Overview

Here you will find all the important information about why data health is important, how we detect data quality issues, how we can improve your data health in the peopleIX platform and what you need to do to get the best out of your data.

Data Health Score

What is the Data Health Score?

The Data Health Score is a metric that indicates how clean your data is. Its purpose is to provide a quick overview about the reliability and accuracy of your data in a single metric. The score can range from 0 to 100, with a higher score indicating better data quality.

Untitled

Why is the Data Health Score important?

A higher score means that the conclusions drawn from your data are more reliable and accurate. Only if your data is clean and of high quality, you should rely on it. When analyzing the data, you should always include the Data Health Score to interpret the results. Therefore, achieving a high Data Health Score is crucial before analyzing the data.

Data Quality Issues

How do we detect data quality issues?

When you import your data into our platform, our algorithm automatically runs to detect data quality issues.

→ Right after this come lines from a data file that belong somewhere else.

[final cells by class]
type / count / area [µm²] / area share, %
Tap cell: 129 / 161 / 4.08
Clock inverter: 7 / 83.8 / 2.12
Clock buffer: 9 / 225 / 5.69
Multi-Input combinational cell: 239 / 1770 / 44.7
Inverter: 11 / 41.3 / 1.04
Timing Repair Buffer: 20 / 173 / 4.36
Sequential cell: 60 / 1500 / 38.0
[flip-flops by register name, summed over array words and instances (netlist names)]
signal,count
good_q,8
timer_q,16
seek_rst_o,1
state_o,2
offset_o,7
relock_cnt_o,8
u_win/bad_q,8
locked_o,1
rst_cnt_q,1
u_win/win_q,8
`config.mk`:
```
export PLATFORM = sky130hd
export DESIGN_NAME = id_ex_skid_latch
export DESIGN_NICKNAME = d
export VERILOG_FILES = /design/src/rtl/id_ex_skid_latch.sv
export SDC_FILE = /design/constraint.sdc
export NUM_CORES = 1
export LEC_CHECK = 0
export BUFFER_PORTS_ARGS = -buffer_cell sky130_fd_sc_hd__buf_2
export CAP_MARGIN = 20
export CORE_ASPECT_RATIO = 1.75
export CORE_MARGIN = 4
export CORE_UTILIZATION = 50
export CTS_BUF_LIST = sky130_fd_sc_hd__clkbuf_2 sky130_fd_sc_hd__clkbuf_4 sky130_fd_sc_hd__clkbuf_8
export DETAILED_ROUTE_END_ITERATION = 10
export PLACE_DENSITY = 0.77
export SKIP_CTS_REPAIR_TIMING = 1
export SLEW_MARGIN = 20
export SYNTH_ARGS = -nofsm -noshare
export SYNTH_HDL_FRONTEND = slang
export SYNTH_SLANG_ARGS = --single-unit
```
`constraint.sdc`:
```
create_clock -name CLK -period 1.78 [get_ports CLK]
set_input_delay 0.267 -clock CLK [delete_from_list [all_inputs] [get_ports CLK]]
set_output_delay 0.267 -clock CLK [all_outputs]
set_load 0.02 [all_outputs]
```
`src/rtl/id_ex_skid_latch.sv`:
```
// id_ex_skid_latch: decode-to-execute boundary built as a DEPTH-entry circular skid buffer.
// Valid/ready on both sides; in_ready never depends on out_ready, so an EX stall does not
// ripple combinationally back into decode. Synchronous flush squashes all entries; a
// pushed halt bundle stops intake until flushed.
// Optional build macro PERF_CNT_EN adds stall/bubble/flush counters and their output ports.
module id_ex_skid_latch #(
    parameter int unsigned DATA_W = 32,
    parameter int unsigned CTRL_W = 16,
    parameter int unsigned DEPTH  = 2
) (
    input  logic                   CLK,
    input  logic                   nRST,
    input  logic                   in_valid,
    output logic                   in_ready,
    input  logic [DATA_W-1:0]      in_npc,
    input  logic [DATA_W-1:0]      in_imemload,
    input  logic [DATA_W-1:0]      in_rdat1,
    input  logic [DATA_W-1:0]      in_rdat2,
    input  logic [DATA_W-1:0]      in_imme,
    input  logic [CTRL_W-1:0]      in_ctrl,
    input  logic                   in_halt,
    input  logic                   flush,
    output logic                   out_valid,
    input  logic                   out_ready,
    output logic [DATA_W-1:0]      out_npc,
    output logic [DATA_W-1:0]      out_imemload,
    output logic [DATA_W-1:0]      out_rdat1,
    output logic [DATA_W-1:0]      out_rdat2,
    output logic [DATA_W-1:0]      out_imme,
    output logic [CTRL_W-1:0]      out_ctrl,
    output logic                   out_halt,
    output logic                   halted,
    output logic                   drained,
    output logic [$clog2(DEPTH):0] count
`ifdef PERF_CNT_EN
    ,
    output logic [31:0]            perf_stall,
    output logic [31:0]            perf_bubble,
    output logic [31:0]            perf_flush
`endif
);

    localparam int unsigned PTR_W = $clog2(DEPTH);
    localparam int unsigned CNT_W = PTR_W + 1;

    logic [DATA_W-1:0] npc_mem     [DEPTH];
    logic [DATA_W-1:0] imemload_mem[DEPTH];
    logic [DATA_W-1:0] rdat1_mem   [DEPTH];
    logic [DATA_W-1:0] rdat2_mem   [DEPTH];
    logic [DATA_W-1:0] imme_mem    [DEPTH];
    logic [CTRL_W-1:0] ctrl_mem    [DEPTH];
    logic              halt_mem    [DEPTH];

    logic [PTR_W-1:0] wr_ptr_q, wr_ptr_d;
    logic [PTR_W-1:0] rd_ptr_q, rd_ptr_d;
    logic [CNT_W-1:0] count_q, count_d;
    logic             halted_q, halted_d;
    logic             push, pop;

    // Flush blocks intake so a bundle presented alongside it is dropped.
    assign in_ready  = (count_q < CNT_W'(DEPTH)) && !halted_q && !flush;
    assign out_valid = (count_q != '0);
    assign push      = in_valid && in_ready;
    assign pop       = out_valid && out_ready;

    // Next-state for pointers, occupancy and halt tracking; flush overrides everything.
    always_comb begin
        wr_ptr_d = wr_ptr_q;
        rd_ptr_d = rd_ptr_q;
        count_d  = count_q;
        halted_d = halted_q;
        if (flush) begin
            wr_ptr_d = '0;
            rd_ptr_d = '0;
            count_d  = '0;
            halted_d = 1'b0;
        end else begin
            // Pointers wrap by natural overflow since DEPTH is a power of two.
            if (push) begin
                wr_ptr_d = wr_ptr_q + PTR_W'(1);
            end
            if (pop) begin
                rd_ptr_d = rd_ptr_q + PTR_W'(1);
            end
            if (push && !pop) begin
                count_d = count_q + CNT_W'(1);
            end else if (pop && !push) begin
                count_d = count_q - CNT_W'(1);
            end
            if (push && in_halt) begin
                halted_d = 1'b1;
            end
        end
    end

    // Control state registers.
    always_ff @(posedge CLK or negedge nRST) begin
        if (!nRST) begin
            wr_ptr_q <= '0;
            rd_ptr_q <= '0;
            count_q  <= '0;
            halted_q <= 1'b0;
        end else begin
            wr_ptr_q <= wr_ptr_d;
            rd_ptr_q <= rd_ptr_d;
            count_q  <= count_d;
            halted_q <= halted_d;
        end
    end

    // Bundle storage; zeroed on reset so the head reads zero immediately, untouched by flush.
    always_ff @(posedge CLK or negedge nRST) begin
        if (!nRST) begin
            for (int i = 0; i < int'(DEPTH); i++) begin
                npc_mem[i]      <= '0;
                imemload_mem[i] <= '0;
                rdat1_mem[i]    <= '0;
                rdat2_mem[i]    <= '0;
                imme_mem[i]     <= '0;
                ctrl_mem[i]     <= '0;
                halt_mem[i]     <= 1'b0;
            end
        end else if (push) begin
            npc_mem[wr_ptr_q]      <= in_npc;
            imemload_mem[wr_ptr_q] <= in_imemload;
            rdat1_mem[wr_ptr_q]    <= in_rdat1;
            rdat2_mem[wr_ptr_q]    <= in_rdat2;
            imme_mem[wr_ptr_q]     <= in_imme;
            ctrl_mem[wr_ptr_q]     <= in_ctrl;
            halt_mem[wr_ptr_q]     <= in_halt;
        end
    end

    // Head fields come straight from storage, so they are registered; stale when empty.
    assign out_npc      = npc_mem[rd_ptr_q];
    assign out_imemload = imemload_mem[rd_ptr_q];
    assign out_rdat1    = rdat1_mem[rd_ptr_q];
    assign out_rdat2    = rdat2_mem[rd_ptr_q];
    assign out_imme     = imme_mem[rd_ptr_q];
    assign out_ctrl     = ctrl_mem[rd_ptr_q];
    assign out_halt     = halt_mem[rd_ptr_q];

    assign halted  = halted_q;
    assign drained = halted_q && (count_q == '0);
    assign count   = count_q;

`ifdef PERF_CNT_EN
    logic [31:0] stall_cnt_q, bubble_cnt_q, flush_cnt_q;

    // Performance counters; stall/bubble clear on flush, flush_cnt keeps counting across flushes.
    always_ff @(posedge CLK or negedge nRST) begin
        if (!nRST) begin
            stall_cnt_q  <= '0;
            bubble_cnt_q <= '0;
            flush_cnt_q  <= '0;
        end else begin
            if (flush) begin
                stall_cnt_q  <= '0;
                bubble_cnt_q <= '0;
                flush_cnt_q  <= flush_cnt_q + 32'd1;
            end else begin
                if (in_valid && !in_ready) begin
                    stall_cnt_q <= stall_cnt_q + 32'd1;
                end
                if (out_ready && !out_valid) begin
                    bubble_cnt_q <= bubble_cnt_q + 32'd1;
                end
            end
        end
    end

    assign perf_stall  = stall_cnt_q;
    assign perf_bubble = bubble_cnt_q;
    assign perf_flush  = flush_cnt_q;
`endif

endmodule

```
==> reports/metrics.cfg, run 1 <==
[global_routing]
grt_remaining_overflow = 0
grt_max_degree = 60
grtUsageTotal = 0.2123
grt_pass1_wl_mm = 58.10
antenna_found_initial = 5
grt_pass1_vias = 10860

[critical_path]
end_kind = output port
cpPeakStageDelay_ns = 0.45
crit_required_ns = 1.51
path_cells = buf_12, clkbuf_16, mux2_2, buf_2
critical_path.startpoint_type = flop
crit_type = reg -> out
r2r_cells = 5
worst_path_max_delay_cell = dfrtp_4
worstPathArrival_ns = 1.95
critical_path.max_fanout = 14

[timing]
fin_crit_ns = 2.221
fmax_mhz = 450.2
tightest_slew_ns = 0.4744
setup_violations = 179
hold_viol = 0
finClkSkew_ns = 0.02233
rsz0062_at_grt = yes
slew_viol_final = 0
slew_headroom = 0.6837
holdWs_ns = 0.04342
post-route-period-util = 1.248
fin_ws_ns = -0.4411

[route]
num_vias = 10650
routedWlPerCell_um = 20.89
ant_nets = 0
avgViaCountPerCell = 5.279
drt_iter0_drc = 273
routed_wirelength_mm = 42.15
dr.pass1.iters = 4
drc_errors = 0

[floorplan]
core-area_um2 = 30840
die_w_um = 141.6
start_util = 0.5060
pin_count = 365
dieArea_um2 = 34220
fp.dieH_um = 241.7
num_rows = 85

[logic_synthesis]
synth_edf_count = 0
avgSynthCellArea_um2 = 16.06
synth_cell_types = 25
postSynthRegisterBits = 359
synth_flop_cell = dfrtp_1
synth_fp_nets = 1154
yosys_warnings = 0
seq_area_frac_synth = 0.5756
netlist_area_um2 = 15610
async_flop_share = 1.000
synth_cells = 972

[cts]
cts_root_buf = clkbuf_8
cts.sinks = 359
numCtsBuffers = 53
clk_latency_ns = 0.59
cts_tree = yes
h-tree-depth = 2
clk_path_buf_depth = 3
clk_pin_slew_worst_paths_ns = 0.06

[cells_and_area]
drive_gt1_frac = 0.6535
layout_commonest_cell = mux2_2
seq_area_um2 = 8990
fin_cells = 2018
final_cell_mix = mux2_2, dfrtp_1, buf_2
nFillCells = 1976
syn2layout_area_growth_pct = 38.69
nets = 1764
multi_input_area_um2 = 6237

[worst_hold_path]
hold_depth = 4
hold_class = in -> reg

[placed_design]
hpwl_mm = 27.00
port_buffers = 364
dp_cells = 1729
gp_congestion = 0.8016
pre_cts_slack_ns = 0.04804

[power]
p_per_area_nw_per_um2 = 1300
power_leakage_nw = 9.922
irDropWorstVdd_v = 0.001064

[outcome]
violations = setup timing
status = finished, violations left

[job]
maxCapViolCount = 0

These include:

Missing values
Duplicate values
Irrelevant values
Likely erroneous values

Screen Shot 2023-06-02 at 18.05.36.png

1. Missing Values

The data health algorithm does not simply identify all empty fields, as in the case of HR data, some fields may intentionally be left blank. The algorithm is designed to differentiate between intentionally empty fields and genuinely missing values by following logical rules. For example, if a person is hired but no offer date is entered, the algorithm recognizes that logically a value is missing in this field.

2. Duplicate values

Duplicates refers to instances where there are duplicates or inconsistencies in the labels of the data. For example, if one employee has their nationality listed as "German" and another employee has it listed as "Deutsch," it is important to merge and standardize these values into a single category.